■ What to work on:
In the material below, find every line containing the string "automatic" and return it.

■ Dataset content:
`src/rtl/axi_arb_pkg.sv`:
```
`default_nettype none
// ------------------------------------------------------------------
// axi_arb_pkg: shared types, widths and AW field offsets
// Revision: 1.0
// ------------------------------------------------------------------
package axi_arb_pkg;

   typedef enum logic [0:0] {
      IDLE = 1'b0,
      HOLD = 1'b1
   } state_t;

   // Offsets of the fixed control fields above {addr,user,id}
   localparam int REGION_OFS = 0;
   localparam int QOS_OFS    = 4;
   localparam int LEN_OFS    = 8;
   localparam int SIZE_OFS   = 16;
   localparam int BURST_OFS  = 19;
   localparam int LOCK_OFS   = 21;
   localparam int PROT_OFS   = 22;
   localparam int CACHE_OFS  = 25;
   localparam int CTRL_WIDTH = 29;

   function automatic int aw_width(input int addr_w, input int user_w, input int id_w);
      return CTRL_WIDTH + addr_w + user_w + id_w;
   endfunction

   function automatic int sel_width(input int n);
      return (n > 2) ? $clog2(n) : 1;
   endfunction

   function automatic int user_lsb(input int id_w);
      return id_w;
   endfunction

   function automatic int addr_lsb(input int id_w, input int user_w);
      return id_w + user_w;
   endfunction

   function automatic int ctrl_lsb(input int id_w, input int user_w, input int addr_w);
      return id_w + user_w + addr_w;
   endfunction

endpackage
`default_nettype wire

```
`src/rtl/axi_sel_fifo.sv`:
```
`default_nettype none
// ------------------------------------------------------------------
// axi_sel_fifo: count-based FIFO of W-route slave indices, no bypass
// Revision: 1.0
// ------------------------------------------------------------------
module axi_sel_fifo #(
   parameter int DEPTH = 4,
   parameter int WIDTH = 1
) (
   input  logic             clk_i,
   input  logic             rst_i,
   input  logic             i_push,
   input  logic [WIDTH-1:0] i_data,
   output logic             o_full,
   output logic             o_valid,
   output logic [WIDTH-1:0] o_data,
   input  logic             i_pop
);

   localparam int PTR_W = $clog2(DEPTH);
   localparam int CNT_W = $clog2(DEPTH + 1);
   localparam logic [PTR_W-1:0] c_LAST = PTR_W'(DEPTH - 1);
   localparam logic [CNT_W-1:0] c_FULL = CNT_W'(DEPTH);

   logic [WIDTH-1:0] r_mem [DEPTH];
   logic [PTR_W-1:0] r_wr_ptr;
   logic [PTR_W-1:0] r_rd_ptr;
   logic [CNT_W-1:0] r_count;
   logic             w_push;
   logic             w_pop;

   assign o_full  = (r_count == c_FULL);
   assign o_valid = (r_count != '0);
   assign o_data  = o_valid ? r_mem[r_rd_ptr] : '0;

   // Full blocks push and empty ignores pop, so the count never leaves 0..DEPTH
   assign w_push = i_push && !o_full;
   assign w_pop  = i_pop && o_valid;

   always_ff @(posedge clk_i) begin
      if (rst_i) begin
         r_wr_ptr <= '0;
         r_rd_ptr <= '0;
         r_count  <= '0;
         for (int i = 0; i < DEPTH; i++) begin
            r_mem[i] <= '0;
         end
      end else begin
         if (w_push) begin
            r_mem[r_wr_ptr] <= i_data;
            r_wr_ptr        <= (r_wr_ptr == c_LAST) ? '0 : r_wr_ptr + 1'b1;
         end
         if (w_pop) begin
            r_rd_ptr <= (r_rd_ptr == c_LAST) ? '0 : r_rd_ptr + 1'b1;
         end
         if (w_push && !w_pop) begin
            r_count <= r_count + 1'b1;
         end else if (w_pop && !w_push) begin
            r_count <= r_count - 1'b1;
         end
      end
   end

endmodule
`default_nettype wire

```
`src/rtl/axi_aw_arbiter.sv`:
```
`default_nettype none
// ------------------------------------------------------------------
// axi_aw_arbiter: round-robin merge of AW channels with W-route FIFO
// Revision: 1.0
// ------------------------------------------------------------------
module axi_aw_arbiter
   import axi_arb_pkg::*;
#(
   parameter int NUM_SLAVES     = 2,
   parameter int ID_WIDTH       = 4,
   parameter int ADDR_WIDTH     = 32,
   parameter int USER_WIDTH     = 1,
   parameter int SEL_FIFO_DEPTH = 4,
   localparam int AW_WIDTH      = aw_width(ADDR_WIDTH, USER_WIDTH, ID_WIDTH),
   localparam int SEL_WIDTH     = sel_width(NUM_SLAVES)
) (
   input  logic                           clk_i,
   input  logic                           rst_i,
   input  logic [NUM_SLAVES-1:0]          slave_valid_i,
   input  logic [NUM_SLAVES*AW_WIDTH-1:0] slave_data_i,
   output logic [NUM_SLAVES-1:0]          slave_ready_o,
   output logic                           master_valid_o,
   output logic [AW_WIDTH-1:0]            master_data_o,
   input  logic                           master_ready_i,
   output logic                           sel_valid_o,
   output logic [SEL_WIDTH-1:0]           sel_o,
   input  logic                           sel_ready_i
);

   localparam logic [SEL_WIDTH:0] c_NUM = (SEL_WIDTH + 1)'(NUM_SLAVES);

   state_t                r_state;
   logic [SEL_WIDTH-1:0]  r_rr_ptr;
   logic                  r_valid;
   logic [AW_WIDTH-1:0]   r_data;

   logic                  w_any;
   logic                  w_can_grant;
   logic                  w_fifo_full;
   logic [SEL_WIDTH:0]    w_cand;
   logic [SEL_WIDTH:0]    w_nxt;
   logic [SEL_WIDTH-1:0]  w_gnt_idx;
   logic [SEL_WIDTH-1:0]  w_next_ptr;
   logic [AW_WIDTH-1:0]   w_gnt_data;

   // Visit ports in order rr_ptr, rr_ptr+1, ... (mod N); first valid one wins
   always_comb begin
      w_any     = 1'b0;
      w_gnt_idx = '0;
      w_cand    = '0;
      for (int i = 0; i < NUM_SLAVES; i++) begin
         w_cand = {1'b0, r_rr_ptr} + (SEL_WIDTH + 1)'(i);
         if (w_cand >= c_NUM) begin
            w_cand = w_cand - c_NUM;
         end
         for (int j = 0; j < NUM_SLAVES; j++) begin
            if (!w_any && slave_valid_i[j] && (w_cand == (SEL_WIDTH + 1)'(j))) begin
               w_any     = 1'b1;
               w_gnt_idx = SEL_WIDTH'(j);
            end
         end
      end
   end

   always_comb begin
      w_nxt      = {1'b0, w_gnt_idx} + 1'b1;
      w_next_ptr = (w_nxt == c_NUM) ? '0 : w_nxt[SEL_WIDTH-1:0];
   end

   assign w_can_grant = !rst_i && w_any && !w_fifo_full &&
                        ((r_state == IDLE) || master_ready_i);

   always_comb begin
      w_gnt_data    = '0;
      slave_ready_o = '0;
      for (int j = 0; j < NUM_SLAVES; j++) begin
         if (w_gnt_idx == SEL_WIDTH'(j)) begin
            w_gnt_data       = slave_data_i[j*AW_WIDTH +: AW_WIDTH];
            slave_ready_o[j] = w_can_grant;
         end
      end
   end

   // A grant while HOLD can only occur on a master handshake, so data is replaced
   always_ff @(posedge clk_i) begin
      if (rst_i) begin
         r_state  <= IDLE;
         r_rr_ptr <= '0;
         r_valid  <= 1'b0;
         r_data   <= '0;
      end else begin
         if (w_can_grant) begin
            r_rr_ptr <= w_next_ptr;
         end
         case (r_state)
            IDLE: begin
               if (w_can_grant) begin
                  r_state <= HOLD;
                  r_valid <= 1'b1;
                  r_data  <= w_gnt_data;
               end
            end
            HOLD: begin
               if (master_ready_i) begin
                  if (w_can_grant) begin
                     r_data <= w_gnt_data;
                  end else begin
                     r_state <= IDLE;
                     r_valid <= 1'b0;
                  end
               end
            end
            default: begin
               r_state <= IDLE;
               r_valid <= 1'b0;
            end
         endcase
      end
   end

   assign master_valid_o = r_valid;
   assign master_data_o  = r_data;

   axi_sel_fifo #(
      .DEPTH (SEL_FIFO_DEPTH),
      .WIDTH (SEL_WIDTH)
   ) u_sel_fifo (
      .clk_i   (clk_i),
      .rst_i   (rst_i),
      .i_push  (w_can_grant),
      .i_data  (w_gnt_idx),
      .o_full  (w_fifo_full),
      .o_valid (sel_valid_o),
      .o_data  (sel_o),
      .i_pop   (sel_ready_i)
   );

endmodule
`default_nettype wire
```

■ Task response:
   function automatic int aw_width(input int addr_w, input int user_w, input int id_w);
   function automatic int sel_width(input int n);
   function automatic int user_lsb(input int id_w);
   function automatic int addr_lsb(input int id_w, input int user_w);
   function automatic int ctrl_lsb(input int id_w, input int user_w, input int addr_w);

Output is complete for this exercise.